<file path="config.mk">
export PLATFORM = sky130hd
export DESIGN_NAME = rgb_to_hsl_convert_unit
export DESIGN_NICKNAME = d
export VERILOG_FILES = /design/src/hw/rtl/rhc_pkg.sv /design/src/hw/rtl/rgb_to_hsl_convert_unit.sv
export SDC_FILE = /design/constraint.sdc
export NUM_CORES = 1
export LEC_CHECK = 0
export BUFFER_PORTS_ARGS = -buffer_cell sky130_fd_sc_hd__buf_2
export CAP_MARGIN = 20
export CORE_UTILIZATION = 50
export DETAILED_ROUTE_END_ITERATION = 8
export PLACE_DENSITY = 0.75
export SYNTH_ARGS = -nofsm -noshare
export SYNTH_HDL_FRONTEND = slang
export SYNTH_SLANG_ARGS = --single-unit
</file>
<file path="constraint.sdc">
create_clock -name i_clk -period 12.2 [get_ports i_clk]
set_clock_uncertainty 0.15 [all_clocks]
set_input_delay 1.22 -clock i_clk [delete_from_list [all_inputs] [get_ports i_clk]]
set_output_delay 1.22 -clock i_clk [all_outputs]
set_load 0.05 [all_outputs]
</file>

▶ [ASSIGNED TASK] Copy the records above exactly as they appear.

▶ [SOLVED PROBLEM]
<file path="config.mk">
export PLATFORM = sky130hd
export DESIGN_NAME = rgb_to_hsl_convert_unit
export DESIGN_NICKNAME = d
export VERILOG_FILES = /design/src/hw/rtl/rhc_pkg.sv /design/src/hw/rtl/rgb_to_hsl_convert_unit.sv
export SDC_FILE = /design/constraint.sdc
export NUM_CORES = 1
export LEC_CHECK = 0
export BUFFER_PORTS_ARGS = -buffer_cell sky130_fd_sc_hd__buf_2
export CAP_MARGIN = 20
export CORE_UTILIZATION = 50
export DETAILED_ROUTE_END_ITERATION = 8
export PLACE_DENSITY = 0.75
export SYNTH_ARGS = -nofsm -noshare
export SYNTH_HDL_FRONTEND = slang
export SYNTH_SLANG_ARGS = --single-unit
</file>
<file path="constraint.sdc">
create_clock -name i_clk -period 12.2 [get_ports i_clk]
set_clock_uncertainty 0.15 [all_clocks]
set_input_delay 1.22 -clock i_clk [delete_from_list [all_inputs] [get_ports i_clk]]
set_output_delay 1.22 -clock i_clk [all_outputs]
set_load 0.05 [all_outputs]
</file>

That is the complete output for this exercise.